= Charles Ransford =

British physician

Charles Ransford, M.D., was a traditionally educated British physician and a Fellow of the Royal College of Physicians of Edinburgh, who later became the private physician of the Duke of Northumberland and an early advocate of homoeopathic medicine.

==Early life==
Ransford was born in Bristol, Gloucestershire, England, in about 1808.

==Fellow in Edinburgh==
Ransford began his medical education at the Bristol Royal Infirmary. He later studied in London and Paris before attending the University of Edinburgh, where he graduated with his medical degree in 1833. In 1835 he was inducted as a Fellow of the Royal College of Physicians of Edinburgh. He fulfilled this position for the next 15 years. He was elected the college's treasurer and examiner, and had the task of straightening out its finances during a period of financial turmoil.

During his tenure as an FRCPE, Dr. Ransford was an outspoken critic of homoeopathy, even blocking the election of a Fellow candidate who professed faith in homoeopathy.

In 1835 Ransford was elected a member of the Harveian Society of Edinburgh and served as President in 1846. In 1839 he was elected a member of the Aesculapian Club.

==Private practice==
In 1848, Dr. Ransford resigned from his position in Edinburgh and entered into a general practice partnership in Alnwick, Northumberland, England.

It was during his time in Alnwick that Dr. Ransford first embraced homoeopathic medicine. After seeing its benefits with his patients, he began conducting his own homoeopathic experiments. He consulted with Dr. Rutherford Russell and Dr. Hayle of Rochdale. So swayed in his thinking, Dr.
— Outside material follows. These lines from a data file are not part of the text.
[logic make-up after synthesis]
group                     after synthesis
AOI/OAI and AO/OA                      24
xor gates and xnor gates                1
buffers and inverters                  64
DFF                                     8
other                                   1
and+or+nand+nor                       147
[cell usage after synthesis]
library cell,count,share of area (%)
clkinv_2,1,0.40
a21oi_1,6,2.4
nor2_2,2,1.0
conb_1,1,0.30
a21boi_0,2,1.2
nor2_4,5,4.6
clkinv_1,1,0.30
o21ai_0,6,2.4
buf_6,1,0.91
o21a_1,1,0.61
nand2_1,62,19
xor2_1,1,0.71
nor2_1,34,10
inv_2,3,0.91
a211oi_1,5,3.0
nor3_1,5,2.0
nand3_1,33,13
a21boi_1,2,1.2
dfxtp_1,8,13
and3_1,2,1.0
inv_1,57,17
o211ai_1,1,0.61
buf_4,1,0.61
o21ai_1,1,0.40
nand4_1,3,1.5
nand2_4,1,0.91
### src/rtl/sdram_arb_pkg.sv
// Shared constants and types for the SDRAM slot arbiter: owner encoding, FSM states,
// and the fixed-priority winner selection.
package sdram_arb_pkg;

   localparam int unsigned OWN_W      = 3;
   localparam int unsigned STAT_W     = 16;
   localparam int unsigned RFSH_CNT_W = 10;

   localparam logic [OWN_W-1:0] OWN_NONE = 3'd0;
   localparam logic [OWN_W-1:0] OWN_CHIP = 3'd1;
   localparam logic [OWN_W-1:0] OWN_CPU  = 3'd2;
   localparam logic [OWN_W-1:0] OWN_HOST = 3'd3;
   localparam logic [OWN_W-1:0] OWN_RFSH = 3'd4;

   typedef enum logic [1:0] {
      ST_IDLE  = 2'd0,
      ST_GRANT = 2'd1,
      ST_BUSY  = 2'd2
   } arb_state_e;

   // Urgent refresh > chip > pending refresh > promoted host > cpu > host.
   function automatic logic [OWN_W-1:0] pick_owner(
      input logic rfsh_urgent,
      input logic chip_req,
      input logic rfsh_pend,
      input logic host_prom,
      input logic cpu_req,
      input logic host_req
   );
      if (rfsh_urgent)                return OWN_RFSH;
      else if (chip_req)              return OWN_CHIP;
      else if (rfsh_pend)             return OWN_RFSH;
      else if (host_prom && host_req) return OWN_HOST;
      else if (cpu_req)               return OWN_CPU;
      else if (host_req)              return OWN_HOST;
      else                            return OWN_NONE;
   endfunction

endpackage

### src/rtl/sdram_rfsh_timer.sv
// Free-running refresh interval timer with pending/urgent flags; clr consumes a
// refresh without disturbing the timer phase.
module sdram_rfsh_timer
   import sdram_arb_pkg::*;
#(
   parameter int unsigned RFSH_PERIOD = 895
) (
   input  logic clk,
   input  logic rst,
   input  logic clr,
   output logic pend,
   output logic urgent
);

   logic [RFSH_CNT_W-1:0] cnt_q, cnt_d;
   logic                  pend_q, pend_d;
   logic                  urgent_q, urgent_d;
   logic                  wrap_c;

   // A wrap coinciding with clr re-arms only pend, since the old refresh is being served.
   always_comb begin
      wrap_c   = (cnt_q == RFSH_CNT_W'(RFSH_PERIOD - 1));
      cnt_d    = wrap_c ? '0 : cnt_q + RFSH_CNT_W'(1);
      pend_d   = pend_q;
      urgent_d = urgent_q;
      if (clr) begin
         pend_d   = 1'b0;
         urgent_d = 1'b0;
      end
      if (wrap_c) begin
         if (pend_d) urgent_d = 1'b1;
         pend_d = 1'b1;
      end
   end

   always_ff @(posedge clk) begin
      if (rst) begin
         cnt_q    <= '0;
         pend_q   <= 1'b0;
         urgent_q <= 1'b0;
      end else begin
         cnt_q    <= cnt_d;
         pend_q   <= pend_d;
         urgent_q <= urgent_d;
      end
   end

   assign pend   = pend_q;
   assign urgent = urgent_q;

endmodule

### src/rtl/sdram_slot_arb.sv
// SDRAM slot arbiter: grants one slot at a time to chip, cpu, host or refresh.
// Optional grant counters are built when SDRAM_SLOT_ARB_STATS_EN is defined.
module sdram_slot_arb
   import sdram_arb_pkg::*;
#(
   parameter int unsigned RFSH_PERIOD   = 895,
   parameter int unsigned HOST_MAX_WAIT = 16
) (
   input  logic              clk,
   input  logic              rst,
   input  logic              chip_req,
   input  logic              cpu_req,
   input  logic              host_req,
   output logic              chip_gnt,
   output logic              cpu_gnt,
   output logic              host_gnt,
   output logic              slot_start,
   output logic [OWN_W-1:0]  slot_owner,
   input  logic              slot_done,
   output logic              rfsh_urgent,
   output logic [STAT_W-1:0] stat_chip,
   output logic [STAT_W-1:0] stat_cpu,
   output logic [STAT_W-1:0] stat_host,
   output logic [STAT_W-1:0] stat_rfsh
);

   localparam int unsigned HW_W = $clog2(HOST_MAX_WAIT + 1);

   arb_state_e       state_q, state_d;
   logic [OWN_W-1:0] owner_q, owner_d;
   logic [OWN_W-1:0] win_c;
   logic [HW_W-1:0]  host_wait_q, host_wait_d;
   logic             slot_start_q, slot_start_d;
   logic             chip_gnt_q, chip_gnt_d;
   logic             cpu_gnt_q, cpu_gnt_d;
   logic             host_gnt_q, host_gnt_d;
   logic             rfsh_pend, rfsh_urg, rfsh_clr;
   logic             host_prom_c, any_req_c;

   // The refresh being started consumes the pending/urgent flags.
   assign rfsh_clr = slot_start_q && (owner_q == OWN_RFSH);

   sdram_rfsh_timer #(
      .RFSH_PERIOD (RFSH_PERIOD)
   ) u_rfsh (
      .clk    (clk),
      .rst    (rst),
      .clr    (rfsh_clr),
      .pend   (rfsh_pend),
      .urgent (rfsh_urg)
   );

   always_comb begin
      state_d      = state_q;
      owner_d      = owner_q;
      host_wait_d  = host_wait_q;
      slot_start_d = 1'b0;
      host_prom_c  = (host_wait_q == HW_W'(HOST_MAX_WAIT));
      any_req_c    = chip_req || cpu_req || host_req || rfsh_pend || rfsh_urg;
      win_c        = pick_owner(rfsh_urg, chip_req, rfsh_pend, host_prom_c, cpu_req, host_req);

      case (state_q)
         ST_IDLE: begin
            if (any_req_c) begin
               state_d      = ST_GRANT;
               owner_d      = win_c;
               slot_start_d = 1'b1;
               if (win_c == OWN_HOST) begin
                  host_wait_d = '0;
               end else if (host_req && !host_prom_c) begin
                  host_wait_d = host_wait_q + HW_W'(1);
               end
            end
         end
         ST_GRANT: state_d = ST_BUSY;
         ST_BUSY: begin
            if (slot_done) begin
               state_d = ST_IDLE;
               owner_d = OWN_NONE;
            end
         end
         default: begin
            state_d = ST_IDLE;
            owner_d = OWN_NONE;
         end
      endcase

      chip_gnt_d = (owner_d == OWN_CHIP);
      cpu_gnt_d  = (owner_d == OWN_CPU);
      host_gnt_d = (owner_d == OWN_HOST);
   end

   always_ff @(posedge clk) begin
      if (rst) begin
         state_q      <= ST_IDLE;
         owner_q      <= OWN_NONE;
         host_wait_q  <= '0;
         slot_start_q <= 1'b0;
         chip_gnt_q   <= 1'b0;
         cpu_gnt_q    <= 1'b0;
         host_gnt_q   <= 1'b0;
      end else begin
         state_q      <= state_d;
         owner_q      <= owner_d;
         host_wait_q  <= host_wait_d;
         slot_start_q <= slot_start_d;
         chip_gnt_q   <= chip_gnt_d;
         cpu_gnt_q    <= cpu_gnt_d;
         host_gnt_q   <= host_gnt_d;
      end
   end

   assign chip_gnt    = chip_gnt_q;
   assign cpu_gnt     = cpu_gnt_q;
   assign host_gnt    = host_gnt_q;
   assign slot_start  = slot_start_q;
   assign slot_owner  = owner_q;
   assign rfsh_urgent = rfsh_urg;

`ifdef SDRAM_SLOT_ARB_STATS_EN
   logic [STAT_W-1:0] stat_chip_q, stat_chip_d;
   logic [STAT_W-1:0] stat_cpu_q, stat_cpu_d;
   logic [STAT_W-1:0] stat_host_q, stat_host_d;
   logic [STAT_W-1:0] stat_rfsh_q, stat_rfsh_d;

   // Count each grant in the cycle it is decided; counters wrap.
   always_comb begin
      stat_chip_d = stat_chip_q;
      stat_cpu_d  = stat_cpu_q;
      stat_host_d = stat_host_q;
      stat_rfsh_d = stat_rfsh_q;
      if (slot_start_d) begin
         case (owner_d)
            OWN_CHIP: stat_chip_d = stat_chip_q + STAT_W'(1);
            OWN_CPU:  stat_cpu_d  = stat_cpu_q + STAT_W'(1);
            OWN_HOST: stat_host_d = stat_host_q + STAT_W'(1);
            OWN_RFSH: stat_rfsh_d = stat_rfsh_q + STAT_W'(1);
            default: ;
         endcase
      end
   end

   always_ff @(posedge clk) begin
      if (rst) begin
         stat_chip_q <= '0;
         stat_cpu_q  <= '0;
         stat_host_q <= '0;
         stat_rfsh_q <= '0;
      end else begin
         stat_chip_q <= stat_chip_d;
         stat_cpu_q  <= stat_cpu_d;
         stat_host_q <= stat_host_d;
         stat_rfsh_q <= stat_rfsh_d;
      end
   end

   assign stat_chip = stat_chip_q;
   assign stat_cpu  = stat_cpu_q;
   assign stat_host = stat_host_q;
   assign stat_rfsh = stat_rfsh_q;
`else
   assign stat_chip = '0;
   assign stat_cpu  = '0;
   assign stat_host = '0;
   assign stat_rfsh = '0;
`endif

endmodule
[src/rtl/wb_bridge_pkg.sv]
// Shared types and default constants for the user-area
// Wishbone-to-native request bridges.
package wb_bridge_pkg;

  typedef enum logic [1:0] {
    S_IDLE = 2'd0,
    S_REQ  = 2'd1,
    S_ACK  = 2'd2
  } state_e;

  localparam logic [3:0]  WSTRB_READ       = 4'b0000;
  localparam logic [31:0] DEF_BASE_ADDR    = 32'h3000_0000;
  localparam logic [31:0] DEF_ADDR_MASK    = 32'hFFF0_0000;
  localparam logic [31:0] DEF_TIMEOUT_DATA = 32'hDEAD_BEEF;

endpackage

[src/rtl/wb_bridge_timeout.sv]
// Loadable request watchdog: counts while enabled and flags
// expiry once TIMEOUT cycles have elapsed since the last load.
module wb_bridge_timeout #(
  parameter int TIMEOUT = 16
) (
  input  logic i_clk,
  input  logic i_rst_n,
  input  logic i_load,
  input  logic i_en,
  output logic o_expire
);

  localparam int TW = $clog2(TIMEOUT);
  localparam logic [TW-1:0] LAST = TW'(TIMEOUT - 1);

  logic [TW-1:0] r_timer;

  // Holds at LAST so the count can never wrap back to zero.
  always_ff @(posedge i_clk) begin
    if (!i_rst_n) begin
      r_timer <= '0;
    end else if (i_load) begin
      r_timer <= '0;
    end else if (i_en && !o_expire) begin
      r_timer <= r_timer + 1'b1;
    end
  end

  assign o_expire = (r_timer == LAST);

endmodule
Ransford wrote an essay for the British Journal of Homoeopathy that was later made into a pamphlet entitled, "Reasons for Embracing Homoeopathy". Other homoeopathic articles written by Dr. Ransford include, "The Prevention and Treatment of Scarlatina" and "The Pathogenic Symptoms of Mercurius".

Dr. Ransford eventually became the physician of the Duke of Northumberland, a prominent proponent of homoeopathy.

Dr. Ransford later moved his practice to York, where he remained for ten years, after that removing to Sydenham where he practiced into the 1880s. He finally settled in Winchester, Hampshire.

==Personal life==
On 28 August 1833, Charles Ransford married St. Clair Inglis (1802-1910) at Leopold Place in Edinburgh, Scotland. Ransford's wife was a native of Glasgow and a member of the Smalls of Dirnanean. She was the granddaughter of Charles Spalding, an Edinburgh confectioner and an improver of the diving bell who drowned in Dublin Bay in 1783 while diving in a bell of his own design.

Dr. Ransford's oldest daughter was Episcopalian Deaconess, Charlotte Spalding Ransford.

A brother-in-law of Dr. Ransford, and a fellow physician, was Dr. James Inglis.

Charles Ransford died on 11 July 1886 at The Hospital of St. Cross in Winchester, Hampshire, England.